The Air Force has told congressional offices that it will decide in the coming months about procurement quantities, schedule and cost—but that the first helicopters to be replaced will be the ones guarding nuclear missiles.
“This need is urgent, and I am anxious to hear how long the department expects it will take to meet it with this approach, as well as how it plans to mitigate the risk in the meantime,” House Armed Services Chairman Mac Thornberry, R-Texas, told CQ.
The Air Force’s proposal appears to be a victory, for now at least, for those members of Congress who had argued in favor of holding a competition—and a win, too, for the companies that potentially stand to gain some or all of the business, including Bell Helicopter, AgustaWestland North America and Airbus Helicopters Inc.
The lawmakers who have advocated a competition for replacing the Hueys include Republican Bill Shuster and Democrat Brendan F. Boyle of Pennsylvania as well as 10 other House members who wrote a letter to James on the subject last month. About half the letter’s signatories represent districts near an AgustaWestland facility in Philadelphia. Loretta Sanchez, D-Calif., ranking member of the House Armed Services Subcommittee on Strategic Forces, also spoke out in favor of competition.
In addition, David Schweikert, R-Ariz., has written an amendment to the House Armed Services Committee’s fiscal 2017 defense authorization bill (HR 4909) requiring competition for the program.
“We look forward to reviewing the department’s final decision,” said Ashley Sylvester, Schweikert’s spokeswoman, in an email. If the upshot is competition, she said, “we are thrilled.”
The House plans to debate the bill next week. As now written, the measure would authorize $80 million not requested by the Pentagon to address an “urgent need” for replacing the Hueys but does not stipulate whether the money should be spent under a competition or not.
The Air Force’s acquisition plan is a setback for those on Capitol Hill who have said the mission of replacing the Hueys is so critical to national security that competition should be jettisoned in the interest of speed. These members were led by a cadre of Republicans: Daines, House Armed Services Strategic Forces Chairman Mike D. Rogers of Alabama and Montana’s House member, Ryan Zinke. Most of these members have argued in favor of immediately procuring Sikorsky Aircraft Corp.
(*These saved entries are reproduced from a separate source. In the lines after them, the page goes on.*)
--- src/rtl/connect4_game_ctrl_if.sv ---
// Move handshake and display-facing status bundle of the Connect4 game controller.
interface connect4_game_ctrl_if;
  logic        start_i;
  logic        move_valid_i;
  logic [2:0]  move_col_i;
  logic        move_ready_o;
  logic        move_reject_o;
  logic [83:0] board_state_o;
  logic [83:0] winner_play_o;
  logic        theres_a_winner_o;
  logic        draw_o;
  logic [2:0]  current_state_o;

  modport master (
    output start_i, move_valid_i, move_col_i,
    input  move_ready_o, move_reject_o, board_state_o, winner_play_o,
           theres_a_winner_o, draw_o, current_state_o
  );

  modport slave (
    input  start_i, move_valid_i, move_col_i,
    output move_ready_o, move_reject_o, board_state_o, winner_play_o,
           theres_a_winner_o, draw_o, current_state_o
  );
endinterface

--- src/rtl/connect4_game_ctrl.sv ---
// Connect4 game controller: owns the board, drops pieces, scans one 4-cell window per cycle.
// Optional turn-timeout auto-move is built when TURN_TIMEOUT_EN is defined.
module connect4_game_ctrl #(
  parameter int unsigned TIMEOUT_CYCLES = 500_000_000
) (
  input  logic                clk,
  input  logic                rst_n,
  connect4_game_ctrl_if.slave bus
);
  localparam int unsigned ROWS     = 6;
  localparam int unsigned COLS     = 7;
  localparam int unsigned CELLS    = ROWS * COLS;
  localparam int unsigned BOARD_W  = 2 * CELLS;
  localparam int unsigned IDX_W    = 7;
  localparam int unsigned MOVES_W  = 6;
  localparam int unsigned LAST_WIN = 68;

  localparam logic [2:0] ST_IDLE  = 3'd0;
  localparam logic [2:0] ST_PLAY1 = 3'd1;
  localparam logic [2:0] ST_PLAY2 = 3'd2;
  localparam logic [2:0] ST_OVER  = 3'd3;

  typedef enum logic [1:0] {PH_IDLE, PH_ACCEPT, PH_SCAN, PH_OVER} phase_t;

  phase_t               r_phase, w_phase;
  logic                 r_player, w_player;   // 0 = player 1, 1 = player 2
  logic [BOARD_W-1:0]   r_board, w_board;
  logic [CELLS-1:0]     r_mask, w_mask;
  logic                 r_win, w_win;
  logic                 r_draw, w_draw;
  logic                 r_ready, w_ready;
  logic                 r_reject, w_reject;
  logic                 r_hit, w_hit;
  logic [MOVES_W-1:0]   r_moves, w_moves;
  logic [IDX_W-1:0]     r_scan_idx, w_scan_idx;
  logic [2:0]           r_cur_state, w_cur_state;

  logic [1:0]           w_pcode;
  logic                 w_user_legal;
  logic                 w_user_move;
  logic                 w_user_illegal;
  logic                 w_auto_move;
  logic [2:0]           w_auto_col;
  logic                 w_do_move;
  logic [2:0]           w_move_col;
  logic [2:0]           w_drop_row;
  logic [CELLS-1:0]     w_win_cells;
  logic                 w_window_hit;

  assign w_pcode = r_player ? 2'b10 : 2'b01;

  // A user column is legal when in range and its top cell is still empty.
  always_comb begin
    w_user_legal = 1'b0;
    if (bus.move_col_i <= 3'd6) begin
      w_user_legal = (r_board[int'(bus.move_col_i) * 2 +: 2] == 2'b00);
    end
  end

  assign w_user_move    = (r_phase == PH_ACCEPT) && bus.move_valid_i && w_user_legal;
  assign w_user_illegal = (r_phase == PH_ACCEPT) && bus.move_valid_i && !w_user_legal;
  assign w_do_move      = w_user_move || w_auto_move;
  assign w_move_col     = w_user_move ? bus.move_col_i : w_auto_col;

  // Landing row is the deepest empty cell of the selected column.
  always_comb begin
    w_drop_row = '0;
    for (int r = 0; r < int'(ROWS); r++) begin
      if (r_board[(r * int'(COLS) + int'(w_move_col)) * 2 +: 2] == 2'b00) begin
        w_drop_row = 3'(r);
      end
    end
  end

  // Decode the scan index into a 4-cell window and test it against the mover's code.
  always_comb begin
    int j;
    int r0;
    int c0;
    int dr;
    int dc;
    int k;
    j            = 0;
    r0           = 0;
    c0           = 0;
    dr           = 0;
    dc           = 1;
    k            = 0;
    w_win_cells  = '0;
    w_window_hit = 1'b1;
    if (r_scan_idx < 7'd24) begin
      j  = int'(r_scan_idx);
      r0 = j / 4;
      c0 = j % 4;
    end else if (r_scan_idx < 7'd45) begin
      j  = int'(r_scan_idx) - 24;
      r0 = j / 7;
      c0 = j % 7;
      dr = 1;
      dc = 0;
    end else if (r_scan_idx < 7'd57) begin
      j  = int'(r_scan_idx) - 45;
      r0 = j / 4;
      c0 = j % 4;
      dr = 1;
      dc = 1;
    end else begin
      j  = int'(r_scan_idx) - 57;
      r0 = j / 4;
      c0 = 3 + (j % 4);
      dr = 1;
      dc = -1;
    end
    for (int n = 0; n < 4; n++) begin
      k = (r0 + n * dr) * int'(COLS) + c0 + n * dc;
      w_win_cells[k] = 1'b1;
      if (r_board[k * 2 +: 2] != w_pcode) begin
        w_window_hit = 1'b0;
      end
    end
  end

`ifdef TURN_TIMEOUT_EN
  localparam int unsigned TMR_W = (TIMEOUT_CYCLES > 1) ? $clog2(TIMEOUT_CYCLES) : 1;

  logic [TMR_W-1:0] r_timer, w_timer;
  logic             w_auto_ok;
  logic             w_timeout;

  // Auto-move target: lowest-indexed column that still has room.
  always_comb begin
    w_auto_col = '0;
    w_auto_ok  = 1'b0;
    for (int c = int'(COLS) - 1; c >= 0; c--) begin
      if (r_board[c * 2 +: 2] == 2'b00) begin
        w_auto_col = 3'(c);
        w_auto_ok  = 1'b1;
      end
    end
  end

  assign w_timeout   = (r_timer == TMR_W'(TIMEOUT_CYCLES - 1));
  assign w_auto_move = (r_phase == PH_ACCEPT) && !w_user_move && w_timeout && w_auto_ok;

  always_comb begin
    w_timer = r_timer;
    case (r_phase)
      PH_IDLE, PH_OVER: if (bus.start_i) w_timer = '0;
      PH_ACCEPT:        w_timer = w_do_move ? '0 : r_timer + TMR_W'(1);
      default:          w_timer = '0;
    endcase
  end

  always_ff @(posedge clk) begin
    if (!rst_n) r_timer <= '0;
    else        r_timer <= w_timer;
  end
`else
  logic w_unused_timeout;
  assign w_auto_col       = '0;
  assign w_auto_move      = 1'b0;
  assign w_unused_timeout = ^TIMEOUT_CYCLES;
`endif

  // Next-state and next-output logic.
  always_comb begin
    w_phase     = r_phase;
    w_player    = r_player;
    w_board     = r_board;
    w_mask      = r_mask;
    w_win       = r_win;
    w_draw      = r_draw;
    w_ready     = r_ready;
    w_reject    = 1'b0;
    w_hit       = r_hit;
    w_moves     = r_moves;
    w_scan_idx  = r_scan_idx;
    w_cur_state = r_cur_state;
    case (r_phase)
      PH_IDLE, PH_OVER: begin
        if (bus.start_i) begin
          w_phase     = PH_ACCEPT;
          w_player    = 1'b0;
          w_board     = '0;
          w_mask      = '0;
          w_win       = 1'b0;
          w_draw      = 1'b0;
          w_ready     = 1'b1;
          w_hit       = 1'b0;
          w_moves     = '0;
          w_scan_idx  = '0;
          w_cur_state = ST_PLAY1;
        end
      end
      PH_ACCEPT: begin
        w_reject = w_user_illegal;
        if (w_do_move) begin
          w_board[(int'(w_drop_row) * int'(COLS) + int'(w_move_col)) * 2 +: 2] = w_pcode;
          w_moves    = r_moves + MOVES_W'(1);
          w_phase    = PH_SCAN;
          w_ready    = 1'b0;
          w_scan_idx = '0;
          w_hit      = 1'b0;
        end
      end
      PH_SCAN: begin
        if (w_window_hit) w_mask = r_mask | w_win_cells;
        if (r_scan_idx == IDX_W'(LAST_WIN)) begin
          if (r_hit || w_window_hit) begin
            w_phase     = PH_OVER;
            w_win       = 1'b1;
            w_cur_state = ST_OVER;
          end else if (r_moves == MOVES_W'(CELLS)) begin
            w_phase     = PH_OVER;
            w_draw      = 1'b1;
            w_cur_state = ST_OVER;
          end else begin
            w_phase     = PH_ACCEPT;
            w_player    = !r_player;
            w_ready     = 1'b1;
            w_cur_state = r_player ? ST_PLAY1 : ST_PLAY2;
          end
        end else begin
          w_scan_idx = r_scan_idx + IDX_W'(1);
          w_hit      = r_hit || w_window_hit;
        end
      end
      default: w_phase = PH_IDLE;
    endcase
  end

  always_ff @(posedge clk) begin
    if (!rst_n) begin
      r_phase     <= PH_IDLE;
      r_player    <= 1'b0;
      r_board     <= '0;
      r_mask      <= '0;
      r_win       <= 1'b0;
      r_draw      <= 1'b0;
      r_ready     <= 1'b0;
      r_reject    <= 1'b0;
      r_hit       <= 1'b0;
      r_moves     <= '0;
      r_scan_idx  <= '0;
      r_cur_state <= ST_IDLE;
    end else begin
      r_phase     <= w_phase;
      r_player    <= w_player;
      r_board     <= w_board;
      r_mask      <= w_mask;
      r_win       <= w_win;
      r_draw      <= w_draw;
      r_ready     <= w_ready;
      r_reject    <= w_reject;
      r_hit       <= w_hit;
      r_moves     <= w_moves;
      r_scan_idx  <= w_scan_idx;
      r_cur_state <= w_cur_state;
    end
  end

  assign bus.board_state_o     = r_board;
  assign bus.winner_play_o     = {{(BOARD_W - CELLS){1'b0}}, r_mask};
  assign bus.theres_a_winner_o = r_win;
  assign bus.draw_o            = r_draw;
  assign bus.move_ready_o      = r_ready;
  assign bus.move_reject_o     = r_reject;
  assign bus.current_state_o   = r_cur_state;
endmodule

--- src/flat_wrapper.sv ---
// flat-port wrapper written by rule: the top's interface ports become plain ports
module connect4_game_ctrl_flat 
#(
  parameter int unsigned TIMEOUT_CYCLES = 500_000_000
)
  (clk, rst_n, bus_start_i, bus_move_valid_i, bus_move_col_i, bus_move_ready_o, bus_move_reject_o, bus_board_state_o, bus_winner_play_o, bus_theres_a_winner_o, bus_draw_o, bus_current_state_o);
  connect4_game_ctrl_if bus_i ();
  input  logic clk;
  input  logic rst_n;
  input wire logic [$bits(bus_i.start_i)-1:0] bus_start_i;
  input wire logic [$bits(bus_i.move_valid_i)-1:0] bus_move_valid_i;
  input wire logic [$bits(bus_i.move_col_i)-1:0] bus_move_col_i;
  output wire logic [$bits(bus_i.move_ready_o)-1:0] bus_move_ready_o;
  output wire logic [$bits(bus_i.move_reject_o)-1:0] bus_move_reject_o;
  output wire logic [$bits(bus_i.board_state_o)-1:0] bus_board_state_o;
  output wire logic [$bits(bus_i.winner_play_o)-1:0] bus_winner_play_o;
  output wire logic [$bits(bus_i.theres_a_winner_o)-1:0] bus_theres_a_winner_o;
  output wire logic [$bits(bus_i.draw_o)-1:0] bus_draw_o;
  output wire logic [$bits(bus_i.current_state_o)-1:0] bus_current_state_o;
  assign bus_i.start_i = bus_start_i;
  assign bus_i.move_valid_i = bus_move_valid_i;
  assign bus_i.move_col_i = bus_move_col_i;
  assign bus_move_ready_o = bus_i.move_ready_o;
  assign bus_move_reject_o = bus_i.move_reject_o;
  assign bus_board_state_o = bus_i.board_state_o;
  assign bus_winner_play_o = bus_i.winner_play_o;
  assign bus_theres_a_winner_o = bus_i.theres_a_winner_o;
  assign bus_draw_o = bus_i.draw_o;
  assign bus_current_state_o = bus_i.current_state_o;
  connect4_game_ctrl #(.TIMEOUT_CYCLES(TIMEOUT_CYCLES)) u_core (.clk(clk), .rst_n(rst_n), .bus(bus_i));
endmodule
--- config.mk ---
export PLATFORM = sky130hd
export DESIGN_NAME = connect4_game_ctrl_flat
export DESIGN_NICKNAME = d
export VERILOG_FILES = /design/src/rtl/connect4_game_ctrl_if.sv /design/src/rtl/connect4_game_ctrl.sv /design/src/flat_wrapper.sv
export SDC_FILE = /design/constraint.sdc
export NUM_CORES = 1
export LEC_CHECK = 0
export ABC_AREA = 0
export CAP_MARGIN = 15
export CORE_ASPECT_RATIO = 1.25
export CORE_UTILIZATION = 30
export CTS_BUF_LIST = sky130_fd_sc_hd__clkbuf_8
export CTS_CLUSTER_SIZE = 40
export DETAILED_ROUTE_END_ITERATION = 10
export PLACE_DENSITY = 0.58
export SYNTH_ARGS = -nofsm -noshare
export SYNTH_HDL_FRONTEND = slang
export SYNTH_SLANG_ARGS = --single-unit
--- constraint.sdc ---
create_clock -name clk -period 15.5 [get_ports clk]
set_input_delay 3.1 -clock clk [delete_from_list [all_inputs] [get_ports clk]]
set_output_delay 3.1 -clock clk [all_outputs]
set_load 0.1 [all_outputs]
==> impl_metrics.yaml <==
yosys:
  netlist_area_um2: 34300
  synth_cell_types: 103
  synthFlopType: "dfxtp_1"
  synth_xor_area_share_pct: 5.54
  async_flop_share_pct: 0
  synth_mux_area_share_pct: 9.01
  ys_ff_latch: 149
  yosys_warnings: 0
  synth_top_family_by_area: "adder cells"
  synth_edf_count: 0
  synthCells: 4260
  yosysSeqAreaShare_pct: 8.69
  yosys.area_share.simple_pct: 17.2
  synth_compound_area_share_pct: 17.8
  synth_fa_ha_area_share_pct: 30.9
  syn_avg_cell_area_um2: 8.06
clocking:
  cts_tree: "built"
  ctsHoldBuffers: 0
  cts.reportedPaths.clkPinSlew_ns: 0.11
  clock-root-buffer: "clkbuf_8"
  cts_buffers: 17
  clockBufferDepth: 2
  clk_latency_ns: 0.54
  h-tree-depth: 4
  cts_sinks: 149
setup_path:
  worstPathMaxFanout: 19
  critPathArrivalTime_ns: 15.07
  r2r-start: "u_core.r_scan_idx[4]"
  reg2reg_slack_ns: 0.87
  start_kind: "flop"
  criticalPathCategory: "flop to flop"
  cp-end-kind: "flop"
  crit_required_ns: 15.94
  reg2reg_to: "u_core.r_mask[27]"
  ff2ff_path_depth: 51
  crit_top_cell: "ha_1"
  max_stage_delay_ns: 0.65
  cp_slowest_cell: "ha_1"
cells_and_area:
  multi_input_area_um2: 27900
  drive_above_1_share_pct: 7.07
  nets: 4971
  seqCellArea_um2: 2980
  syn2layout_area_growth_pct: 10.1
  stdcell_count: 5799
  finish.instance_area_um2: 37800
  fill_cells: 12000
power_and_ir_drop:
  worst_ir_drop_vdd_v: 0.0000737
  p_sw_mw: 0.612
  seq_power_share_pct: 32.5
  clock_power_share_pct: 26.7
  p_int_mw: 0.631
  total_power_mw: 1.24
  p_comb_share_pct: 40.7
  swShare_pct: 49.3
  power_density_nw_per_um2: 32.9
  leakage_nw: 17.0
global_route:
  grt_max_degree: 81
  track_usage_pct: 22.0
  busiest_layer: "met2"
  grt_pass1_wl_um: 197000
  grt_overflow: 0
  met3_usage_pct: 2.29
  antenna_found_initial: 3
  use_met2_pct: 38.5
  first_global_vias: 31900
  met1_usage_pct: 26.0
floorplanning:
  start_util_pct: 30.3
  coreArea_um2: 113000
  ios: 182
  die_w_um: 305
  fp.dieH_um: 380
  fp-row-count: 138
  die_area_um2: 116000
detailed_routing:
  vias: 31900
  drc_errors: 0
  ant_nets: 0
  dr.pass1.iters: 7
  wire_per_inst_um: 22.3
  first_iter_violations: 2684
  routed_via_density: 5.51
  totalWireLength_um: 129000
status:
  status: "complete, no violations"
sta:
  setup_viol: 0
  slew_viol_final: 0
  rsz0062_at_grt: "false"
  fin_crit_ns: 14.63
  tightest_slew_ns: 1.18
  finalCritPeriodShare_pct: 94.4
  tns_ns: 0
  hold_ws_ns: 0.459
  slew_headroom_pct: 21.2
  fmax_mhz: 68.4
  hold_viol: 0
  clock_skew_ns: 0.0361
placed_design:
  dp.cells: 5764
  port_buffers: 138
  place_area_um2: 37300
  hpwl_um: 105000
  globalplace.congestion: 0.965
job:
  max_cap_viol_count: 0
min_path:
  min_path_cells: 2
  hold_path.class: "flop to flop"
  holdPathEnd: "u_core.r_mask[40]"
  worstHoldStart: "u_core.r_mask[40]"
==> cells by family after synthesis <==
family | Yosys count
simple gates | 1198
buf+inv | 946
compound gates | 921
fa+ha+maj | 651
xor+xnor | 214
mux | 180
flops | 149
other cells | 1
==> synth_stat cells, types with 11 or more instances <==
cell type | number | share of area, %
buf_1 | 13 | 0.14
nand2_1 | 244 | 2.7
nand4_1 | 41 | 0.75
nand3b_1 | 14 | 0.31
fa_1 | 326 | 19
o41ai_1 | 11 | 0.28
o2111ai_1 | 12 | 0.31
a211oi_1 | 46 | 1.0
mux4_2 | 99 | 6.5
dfxtp_1 | 149 | 8.7
buf_2 | 11 | 0.16
nor2_1 | 365 | 4.0
and2_1 | 30 | 0.55
a21o_1 | 63 | 1.4
a2111oi_0 | 14 | 0.36
and3_1 | 27 | 0.49
o22ai_1 | 13 | 0.24
nor2b_1 | 39 | 0.71
nand2b_1 | 47 | 0.86
clkbuf_1 | 147 | 1.6
o21bai_1 | 42 | 0.92
or2_2 | 16 | 0.29
a221oi_1 | 15 | 0.38
a22oi_1 | 35 | 0.77
a31oi_1 | 29 | 0.53
xor2_1 | 68 | 1.7
o21ai_0 | 153 | 2.2
or4_1 | 13 | 0.28
buf_4 | 43 | 0.94
o21a_1 | 30 | 0.66
nor3b_1 | 20 | 0.44
a21oi_1 | 259 | 3.8
nor3_1 | 87 | 1.3
a21boi_0 | 13 | 0.28
ha_1 | 324 | 12
xnor2_1 | 144 | 3.7
mux2_2 | 32 | 1.0
or3_1 | 39 | 0.71
inv_1 | 719 | 7.9
mux2i_1 | 48 | 1.4
nor4_1 | 40 | 0.73
nand3_1 | 129 | 1.9
o211ai_1 | 60 | 1.3
==> worst max path at each step <==
| stage | from | to | cells past startpoint |
|---|---|---|---|
| after floorplan | u_core.r_scan_idx[0] | u_core.r_mask[15] | 47 |
| after global placement | u_core.r_scan_idx[1] | u_core.r_mask[27] | 53 |
| after detailed placement | u_core.r_scan_idx[4] | u_core.r_mask[26] | 51 |
| after CTS | u_core.r_scan_idx[4] | u_core.r_mask[16] | 53 |
| after global routing | u_core.r_scan_idx[4] | u_core.r_mask[27] | 52 |
| final | u_core.r_scan_idx[4] | u_core.r_mask[27] | 51 |
==> worst max-delay path, delay by kind of cell, from the launching register on <==
kind / cells / cell delay, ns
buffers and inverters: 6 / 0.65
flip-flops: 1 / 0.64
XOR/XNOR: 2 / 0.56
adder cells (fa/ha/maj): 11 / 4.48
multiplexers: 1 / 0.15
AND/OR/NAND/NOR: 12 / 3.15
AO/OA/AOI/OAI: 19 / 4.87
==> power groups by stage <==
stage               Sequential [mW]  Clock, mW  Combinational [mW]
floorplan                     0.454          0               0.317
global placement              0.413          0               0.495
detailed placement            0.414          0               0.494
CTS                           0.405      0.337               0.496
global route                  0.406      0.352               0.534
finish                        0.405      0.332               0.506
==> registers in the layout, summed over array words and instances, names as in the netlist <==
name	flops
u_core.bus.board_state_o	84
u_core.bus.current_state_o	2
u_core.bus.draw_o	1
u_core.bus.move_ready_o	1
u_core.bus.move_reject_o	1
u_core.bus.theres_a_winner_o	1
u_core.r_hit	1
u_core.r_mask	42
u_core.r_moves	6
u_core.r_phase	2
u_core.r_player	1
u_core.r_scan_idx	7
==> routing by layer <==
layer | wire, um | up-vias | share of wire (%)
met3 | 6990 | 373 | 5.4
met1 | 51000 | 15500 | 39
li1 | - | 14700 | -
met2 | 63300 | 1331 | 49
met5 | 11 | - | 0.0085
met4 | 8020 | 2 | 6.2
==> layout by cell type (no fill, tap or decap), types with 30 or more instances in the layout <==
master	count
or3_1	38
nor2_1	364
xor2_1	68
buf_4	68
a22oi_1	35
nor2b_1	39
inv_1	718
o21ai_0	151
nor4_1	39
conb_1	43
clkdlybuf4s50_1	138
dfxtp_1	149
a211oi_1	46
nand2b_1	47
ha_1	323
mux2i_1	48
nand3_1	128
fa_1	325
a21oi_1	255
mux2_2	32
o211ai_1	60
o21a_1	30
xnor2_1	142
o21bai_1	42
nand2_1	244
a21o_1	63
nand4_1	41
nor3_1	87
mux4_2	99
==> what timing repair did <==
action | CTS | global route
setup endpoints to repair | 0 | 42
setup buffers | 0 | 1
resized for setup | 0 | 8
==> metrics by stage <==
step	setup WS (ns)	utilization (%)
2_1_floorplan	1.60	-
3_3_place_gp	0.745	32.9
3_5_place_dp	0.606	32.9
4_1_cts	0.505	33.3
5_1_grt	0.0609	33.3
6_report	0.871	33.4
==> area by class of cell <==
| cell class | count | area share, % |
|---|---|---|
| clock buffers | 17 | 0.619 |
| clock inverters | 15 | 0.474 |
| multi-input cells | 3207 | 73.8 |
| repair buffers | 208 | 5.07 |
| inverters | 731 | 7.27 |
| diodes | 2 | 0.0132 |
| flip-flops and latches | 149 | 7.90 |
| well taps | 1470 | 4.87 |
Power figures use the tool's default switching activity.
UH-60M Blackhawks.
The Air Force has known for years that its fleet of 62 Hueys needs to be replaced but has repeatedly delayed the acquisition in favor of other budget priorities. About half of these helicopters would be used to fly VIPs in the national capital area in the event of a catastrophe, while the other half are employed to ferry a security force that guards Air Force intercontinental ballistic missiles, or ICBMs, in the northern Great Plains.
CQ disclosed in late February that the need to replace the Hueys had taken on new urgency in the Pentagon and on Capitol Hill after a secret exercise last year revealed that the Hueys are not capable of meeting a requirement to respond to an attack on any of the missile facilities because they no longer have the range, speed and payload for the job.
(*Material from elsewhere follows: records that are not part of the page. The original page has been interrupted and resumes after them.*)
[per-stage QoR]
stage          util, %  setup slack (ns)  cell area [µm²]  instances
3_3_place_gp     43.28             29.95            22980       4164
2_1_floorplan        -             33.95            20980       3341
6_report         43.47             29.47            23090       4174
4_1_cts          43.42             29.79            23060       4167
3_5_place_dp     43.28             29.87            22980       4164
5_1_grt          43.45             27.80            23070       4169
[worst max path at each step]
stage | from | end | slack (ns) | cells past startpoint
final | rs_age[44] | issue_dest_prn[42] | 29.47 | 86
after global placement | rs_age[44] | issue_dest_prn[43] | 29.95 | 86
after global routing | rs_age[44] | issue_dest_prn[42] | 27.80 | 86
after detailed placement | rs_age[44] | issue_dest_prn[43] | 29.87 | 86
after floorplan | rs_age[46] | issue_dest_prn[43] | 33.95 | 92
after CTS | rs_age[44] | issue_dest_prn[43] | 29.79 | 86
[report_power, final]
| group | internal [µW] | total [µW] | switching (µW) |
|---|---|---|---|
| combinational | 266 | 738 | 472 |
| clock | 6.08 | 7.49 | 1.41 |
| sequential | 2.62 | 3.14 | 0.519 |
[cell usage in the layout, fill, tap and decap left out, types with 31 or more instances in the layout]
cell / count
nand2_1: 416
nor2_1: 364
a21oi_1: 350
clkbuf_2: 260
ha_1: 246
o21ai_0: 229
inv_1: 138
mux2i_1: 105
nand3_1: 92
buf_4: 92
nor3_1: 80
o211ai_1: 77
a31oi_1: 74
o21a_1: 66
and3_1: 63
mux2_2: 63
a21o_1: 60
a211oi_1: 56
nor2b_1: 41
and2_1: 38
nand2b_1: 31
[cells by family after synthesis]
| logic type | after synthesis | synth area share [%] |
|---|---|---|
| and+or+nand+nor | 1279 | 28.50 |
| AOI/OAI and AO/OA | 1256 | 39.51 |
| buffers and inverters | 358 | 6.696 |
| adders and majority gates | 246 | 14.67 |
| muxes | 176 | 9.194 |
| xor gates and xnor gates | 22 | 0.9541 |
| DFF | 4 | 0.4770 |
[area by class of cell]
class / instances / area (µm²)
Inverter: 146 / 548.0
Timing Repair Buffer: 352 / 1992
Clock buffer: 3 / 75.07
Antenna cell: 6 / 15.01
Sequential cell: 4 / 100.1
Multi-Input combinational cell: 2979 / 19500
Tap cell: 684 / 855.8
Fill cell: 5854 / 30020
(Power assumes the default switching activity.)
The Hueys are able to fly protective cover when nuclear warheads travel on roads in the upper Midwest, but they can only do that because the Air Force is spending $8 million a year on stopgap measures to keep the helicopters flying, including roadside refueling stations.
If, as appears to be the case, the Air Force replaces all 62 of its helicopters, it could cost more than $2 billion, officials have said. Replacing just the ICBM security fleet would cost in excess of $1 billion, they have said.